This is a project to store all the archived links in the wayback machine in a place they can be searched through.
When running this it can take a while to get the response so please wait a while.
Currently the code sucks but I wanted to get a working version. I will clean it up later.
There is a live version of this up at https://search.imjustdoom.com (hopefully online)
Archive.org/The wayback machine is an amazing service but they are really lacking in the API and searchability department. I thought if there was something that allows me to search for archived links with a certain word in the url it would make finding certain lost files so much easier (Mainly Minecraft related ones).
This indexes the links by making requests to the limited API they have. It makes a request to certain timeframes to get managble chunks of links, I can remove the 10k url limit but I don't want to kill archive.org or be blocked.

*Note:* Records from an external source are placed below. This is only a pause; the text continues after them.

This design comes from an exercise in tuning for small area, a short achievable clock period and few clock cycles per item on the open sky130 flow, not from production work. Function was checked by simulation only, so behaviour that the tests miss may differ from the original.

Design lpc_synth, start of the top module:
module lpc_synth (
    input  wire        clk,
    input  wire        rst,
    input  wire        in_valid,
    output wire        in_ready,
    input  wire [15:0] in_data,
    output wire        out_valid,
    input  wire        out_ready,
    output wire [15:0] out_data,
    output wire [7:0]  out_sexp
);
export LEC_CHECK = 0
export ABC_AREA = 1
export CAP_MARGIN = 20
export CORE_MARGIN = 2
export CORE_UTILIZATION = 40
export PLACE_DENSITY = 0.6
export SLEW_MARGIN = 20
create_clock -name core_clock -period 12.0 [get_ports {clk}]
standard.sh (not shown) runs the stock make flow with config.mk's settings and CLKGATE_MAP_FILE= SYNTH_SCRIPT=/design/flow/synth_recipe.tcl, a recipe that flattens the netlist after the stock synthesis.
==> flow/flow/run.sh <==
#!/bin/bash
set -euo pipefail
bash standard.sh SETUP_SLACK_MARGIN=7.6 finish > standard.log 2>&1
The starting point produced a clean layout.
Testbench counts at the start, summed over its fixed seeds: cycles 21,564, frames 60.
Then changed:
--- a/flow/design.v
+++ b/flow/design.v
@@ -399,19 +399,19 @@
         end
     end
     wire ph_n       = ~ph;
     wire n_run_odd  = !ph && (mode == M_RUN) && (t < 7'd80);
     wire n_take     = (n_run_odd && (t != 7'd79)) ||
                       (!ph && (mode == M_PRIME) && (wcnt == 4'd15));
     wire n_conc     = !rpass && conc;
     wire n_cont     = n_run_odd && rpass && (t == 7'd79) && spec;
     wire n_coef     = (lw_n == 7'd80) && (nxn_n != 5'd16);
-    wire n_load     = (mode_n == M_LOAD) && (shift_in ? (sc == wa_b) : (sc2 == wa_b));
+    wire n_load     = (mode_n == M_LOAD) && (sc2 == wa_n);
     wire n_contgo   = n_cont && !a0v && !commit;
     wire n_shin     = n_load || (n_take && n_conc) || n_contgo;
     integer k;
     always @(posedge clk) begin
         din_r <= in_data;
         dhi_r <= din_r[15:8];
         for (k = 0; k < RQN - 1; k = k + 1)
             rq[k] <= rq[k+1];
         rq[RQN-1] <= sh_r ? din_r[7:0] : sh2_r ? dhi_r : rq[0];
Effect: The changed run went through all stages and came out clean. Hold slack loses 42 ps. Worst setup slack got worse by 200 ps. Flip-flop and latch count is unchanged. Global-route usage grows by 0.13 points. Routed wire length goes up by about 0.3%.
Testbench counts after the change, summed over its fixed seeds: cycles 21,564, frames 60.

lpc_synth, a different RTL version from the one above (not shown whole).
Size: roughly 4500 flip-flops, about 46 I/O pins, roughly 250000 um^2 of cells after synthesis.
==> flow/config.mk <==
export PLATFORM = sky130hd
export DESIGN_NAME = lpc_synth
export DESIGN_NICKNAME = lpc_synth
export VERILOG_FILES = /design/flow/design.v
export SDC_FILE = /design/flow/constraint.sdc
export NUM_CORES = 8
export LEC_CHECK = 0
export CAP_MARGIN = 20
export CORE_MARGIN = 2
export CORE_UTILIZATION = 40
export PLACE_DENSITY = 0.6
export SLEW_MARGIN = 20
==> flow/constraint.sdc <==
create_clock -name core_clock -period 12.0 [get_ports {clk}]
set_input_delay 2.4000 -clock core_clock [delete_from_list [all_inputs] [get_ports {clk}]]
set_output_delay 2.4000 -clock core_clock [all_outputs]
set_load 0.01 [all_outputs]
run.sh (not shown) runs the stock make flow with config.mk's settings and CLKGATE_MAP_FILE= SYNTH_SCRIPT=/design/flow/synth_recipe.tcl, a recipe that flattens the netlist after the stock synthesis.
Stock flow here: none of the scripts above is used.
The starting point finished with timing, DRC and antenna clean.
Testbench counts at the start, summed over its fixed seeds: cycles 21,804, frames 60.
Background: an optimization exercise with open tools, aiming at small area, a short achievable clock period and few clock cycles per item. Do not read the settings as production practice. In this exercise RTL edits were held to simulation tests only and were not proved equivalent to the original. Power and IR drop assume default switching activity.

`design.v`:
```
module emrka_top (
    input  wire        clk,
    input  wire        rst_n,
    input  wire        sel,
    input  wire        wr,
    input  wire [4:0]  addr,
    input  wire [1:0]  size,
    input  wire [31:0] wdata,
    output reg  [31:0] rdata,
    output reg         err
);
    localparam [2:0] R_KEY_LO  = 3'd0,
                     R_KEY_HI  = 3'd1,
                     R_DIN_LO  = 3'd2,
                     R_DIN_HI  = 3'd3,
                     R_DOUT_LO = 3'd4,
                     R_DOUT_HI = 3'd5,
                     R_CTRL    = 3'd6,
                     R_STATUS  = 3'd7;
    reg [63:0] key_q;
    reg [63:0] din_q;
    reg [63:0] dout_q;    
    reg        dv_q;      
    reg        busy_q;
    reg        done_q;
    reg        err_cmd_q;
    reg        err_busy_q;
    reg [31:0] h_q;
    reg [31:0] l_q;       
    reg [4:0]  p_q;       
    reg        f_q;       
    reg        mode_q;    
    wire       admit  = (size == 2'b10) && (addr[1:0] == 2'b00);
    wire [2:0] reg_ix = addr[4:2];
    wire       do_wr  = sel && admit &&  wr;
    wire wr_droppable = (reg_ix != R_DOUT_LO) && (reg_ix != R_DOUT_HI) &&
                        (reg_ix != R_STATUS);
    wire busy_drop = do_wr && busy_q && wr_droppable;
    wire wr_ok     = do_wr && !busy_q;
    wire cmd_hi0   = (wdata[31:2] == 30'd0);
    wire cmd_write = wr_ok && (reg_ix == R_CTRL);
    wire start     = cmd_write && cmd_hi0 && (wdata[1] ^ wdata[0]);
    wire cmd_bad   = cmd_write && !(cmd_hi0 && !(wdata[1] && wdata[0]));
    wire st_write  = do_wr && (reg_ix == R_STATUS);
    wire       rd_ok  = sel && !wr && admit;
    wire       s_dl   = (reg_ix == R_DIN_LO);
    wire       s_dh   = (reg_ix == R_DIN_HI);
    wire       s_ol   = (reg_ix == R_DOUT_LO) && dv_q;
    wire       s_oh   = (reg_ix == R_DOUT_HI) && dv_q;
    wire       s_st   = (reg_ix == R_STATUS);
    wire [31:0] rsel  = ({32{s_dl}} & din_q[31:0])
                      | ({32{s_dh}} & din_q[63:32])
                      | ({32{s_ol}} & dout_q[31:0])
                      | ({32{s_oh}} & dout_q[63:32])
                      | ({32{s_st}} & {28'd0, err_busy_q, err_cmd_q, done_q, busy_q});
    always @(*) begin
        rdata = {32{rd_ok}} & rsel;
        err   = sel && !admit;
    end
    wire [4:0]  p   = p_q;
    wire [2:0]  ri  = f_q ? 3'd0 : p_q[2:0] + 3'd1;   
    wire [31:0] la  = l_q + {27'd0, p};           
    wire [31:0] pz  = {27'd0, p};
    wire [31:0] cs  = h_q ^ l_q ^ pz;
    wire [31:0] cc  = (h_q & l_q) | (h_q & pz) | (l_q & pz);
    wire [31:0] hn;
    add2_sk u_add (.a(cs), .b({cc[30:0], 1'b0}), .s(hn));
    reg  [31:0] lr;                               
    always @(*) begin
        case (ri)
            3'd0: lr = {la[30:0], la[31]};        
            3'd1: lr = {la[2:0],  la[31:3]};      
            3'd2: lr = {la[27:0], la[31:28]};     
            3'd3: lr = {la[23:0], la[31:24]};     
            3'd4: lr = {la[14:0], la[31:15]};     
            3'd5: lr = {la[19:0], la[31:20]};     
            3'd6: lr = {la[28:0], la[31:29]};     
            default: lr = {la[17:0], la[31:18]};  
        endcase
    end
    wire [31:0] xn  = lr ^ hn;                    
    wire        k_use   = busy_q ? mode_q : wdata[1];
    wire [63:0] k_eff   = k_use ? key_q : 64'd0;
    wire [63:0] t_start = din_q ^ k_eff;
    wire        fin     = !f_q && (p_q == 5'd31);
    wire [31:0] wd_r  = wdata & {32{rst_n}};
    wire        we_kl = !rst_n || (wr_ok && reg_ix == R_KEY_LO);
    wire        we_kh = !rst_n || (wr_ok && reg_ix == R_KEY_HI);
    wire        we_dl = !rst_n || (wr_ok && reg_ix == R_DIN_LO);
    wire        we_dh = !rst_n || (wr_ok && reg_ix == R_DIN_HI);
    wire [63:0] res   = {h_q, la} ^ k_eff;
    always @(posedge clk) begin
        if (we_kl) key_q[31:0]  <= wd_r;
        if (we_kh) key_q[63:32] <= wd_r;
        if (we_dl) din_q[31:0]  <= wd_r;
        if (we_dh) din_q[63:32] <= wd_r;
        if (busy_q && fin) dout_q <= res;
    end
    always @(posedge clk) begin
        if (!rst_n) begin
            busy_q     <= 1'b0;
            done_q     <= 1'b0;
            dv_q       <= 1'b0;
            err_cmd_q  <= 1'b0;
            err_busy_q <= 1'b0;
        end else begin
            if (busy_drop)
                err_busy_q <= 1'b1;
            if (cmd_bad)
                err_cmd_q <= 1'b1;
            if (st_write) begin
                if (wdata[1]) done_q     <= 1'b0;
                if (wdata[2]) err_cmd_q  <= 1'b0;
                if (wdata[3]) err_busy_q <= 1'b0;
            end
            if (start) begin
                busy_q <= 1'b1;
                done_q <= 1'b0;
            end
            if (busy_q && fin) begin
                dv_q   <= 1'b1;
                busy_q <= 1'b0;
                done_q <= 1'b1;
            end
        end
    end
    always @(posedge clk) begin
        if (!busy_q) begin
            h_q     <= t_start[63:32];
            l_q     <= t_start[31:0];
            f_q     <= 1'b1;
            p_q     <= 5'd0;
            mode_q  <= wdata[1];
        end else begin
            h_q     <= hn;
            l_q     <= xn;
            f_q     <= 1'b0;
            p_q     <= f_q ? 5'd0 : p_q + 5'd1;
        end
    end
endmodule
module add2_sk (input wire [31:0] a, input wire [31:0] b, output wire [31:0] s);
    reg  [31:0] g [0:5];
    reg  [31:0] t [0:5];
    integer k, i;
    always @(*) begin
        g[0] = a & b;
        t[0] = a ^ b;
        for (k = 0; k < 5; k = k + 1)
            for (i = 0; i < 32; i = i + 1)
                if (((i >> k) & 1) == 1) begin
                    g[k+1][i] = g[k][i] | (t[k][i] & g[k][((i >> k) << k) - 1]);
                    t[k+1][i] = t[k][i] & t[k][((i >> k) << k) - 1];
                end else begin
                    g[k+1][i] = g[k][i];
                    t[k+1][i] = t[k][i];
                end
    end
    assign s = a ^ b ^ {g[5][30:0], 1'b0};
endmodule
```
Source: an optimization exercise on an open RTL-to-GDS flow (aim: small area, a short achievable clock period and few clock cycles per item). Production flows keep margins and buffers that such runs may drop. No run shown here included a check of the RTL's function; only the layout flow was run.

$ cat flow/design.v
module sds_sa1 (
    input  wire [11:0] t,
    input  wire [12:0] e,
    output wire [11:0] y
);
    wire [17:0] n1;
    ad_bk18 u_n1 (.a({2'b00, t, 4'b0111}), .b({{5{e[12]}}, e}), .ci(~e[12]), .s(n1));
    sds_clamp u_c (.s(n1[17:4]), .y(y));
endmodule
module sds_sa3 (
    input  wire [11:0] t,
    input  wire [12:0] e,
    output wire [11:0] y
);
    wire [17:0] n1 = {2'b00, t, 4'b0111} ^ {{4{e[12]}}, e, 1'b0} ^ {{5{e[12]}}, e};
    wire [17:0] n2 = {(({2'b00, t, 4'b0111} & {{4{e[12]}}, e, 1'b0}) | ({2'b00, t, 4'b0111} & {{5{e[12]}}, e}) | ({{4{e[12]}}, e, 1'b0} & {{5{e[12]}}, e}))} << 1;
    wire [17:0] n3;
    ad_bk18 u_n3 (.a(n1), .b(n2), .ci(~e[12]), .s(n3));
    sds_clamp u_c (.s(n3[17:4]), .y(y));
endmodule
module sds_sa5 (
    input  wire [11:0] t,
    input  wire [12:0] e,
    output wire [11:0] y
);
    wire [17:0] n1 = {2'b00, t, 4'b0111} ^ {{3{e[12]}}, e, 2'b00} ^ {{5{e[12]}}, e};
    wire [17:0] n2 = {(({2'b00, t, 4'b0111} & {{3{e[12]}}, e, 2'b00}) | ({2'b00, t, 4'b0111} & {{5{e[12]}}, e}) | ({{3{e[12]}}, e, 2'b00} & {{5{e[12]}}, e}))} << 1;
    wire [17:0] n3;
    ad_bk18 u_n3 (.a(n1), .b(n2), .ci(~e[12]), .s(n3));
    sds_clamp u_c (.s(n3[17:4]), .y(y));
endmodule
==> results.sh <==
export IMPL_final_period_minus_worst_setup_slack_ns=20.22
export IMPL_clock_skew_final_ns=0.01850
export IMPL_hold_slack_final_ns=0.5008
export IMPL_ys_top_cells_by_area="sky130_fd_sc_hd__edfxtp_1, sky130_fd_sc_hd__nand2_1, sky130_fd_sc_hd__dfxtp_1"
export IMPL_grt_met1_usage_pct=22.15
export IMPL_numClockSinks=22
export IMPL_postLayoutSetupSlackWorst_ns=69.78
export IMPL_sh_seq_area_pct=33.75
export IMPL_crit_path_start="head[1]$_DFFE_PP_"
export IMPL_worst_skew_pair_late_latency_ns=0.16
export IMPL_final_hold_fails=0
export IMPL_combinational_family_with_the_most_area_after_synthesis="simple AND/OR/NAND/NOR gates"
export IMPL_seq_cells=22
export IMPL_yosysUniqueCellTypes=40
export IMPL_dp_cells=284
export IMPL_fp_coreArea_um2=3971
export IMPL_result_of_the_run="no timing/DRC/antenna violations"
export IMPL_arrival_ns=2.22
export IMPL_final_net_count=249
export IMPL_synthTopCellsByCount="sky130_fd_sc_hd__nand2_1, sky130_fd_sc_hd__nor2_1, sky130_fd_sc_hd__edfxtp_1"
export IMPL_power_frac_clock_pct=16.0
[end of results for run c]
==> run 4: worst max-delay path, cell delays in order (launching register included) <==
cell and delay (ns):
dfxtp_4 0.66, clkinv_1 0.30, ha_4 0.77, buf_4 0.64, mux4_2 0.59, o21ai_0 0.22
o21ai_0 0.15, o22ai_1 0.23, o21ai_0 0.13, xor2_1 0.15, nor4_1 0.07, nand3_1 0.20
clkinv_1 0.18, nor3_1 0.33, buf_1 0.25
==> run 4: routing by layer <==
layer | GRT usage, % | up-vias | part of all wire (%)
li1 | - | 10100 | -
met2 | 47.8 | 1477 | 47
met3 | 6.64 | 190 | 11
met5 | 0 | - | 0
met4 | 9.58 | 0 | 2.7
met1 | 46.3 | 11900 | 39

This project contains two parts, the indexer and the actual API. The indexer is the part that indexes the links and stores them in the database. The API allows you to make requests and search the database for certain links.
General feature TODO, doesn't include code cleanups, small fixes and stuff.
- Basic way to search for links
- Return the link along with the timestamp, mimetype and status code
- A way to sort by the stored information (timestamp, mimetype, status code and url)
- Allow searching with options/filters. Includes excluding results with certain words
- Add link pagination
- Use a proper search algorithm/engine (elasticsearch/meilisearch)
- Proper error handling and returning responses
- Allow changing of the page size
- Indexing of links from a certain domain
- Increment the timestamp automatically when a request is done
- Re-try indexing of failed requests (Usually 504 errors)
- Stop indexing at a certain date
- Allow controlling of basic features (If indexer is running, domain to index, start timestamp?) with startup arguments
- Allow indexing of multiple domains at once. Not sure of the request limit to archive.org's API
- Stop duplicate links, links can be in it multiple times (links that change like domain.com/latestDownload) but not if everything is the same (timestamp, link, mimeType, status code etc) as it would be the exact same link.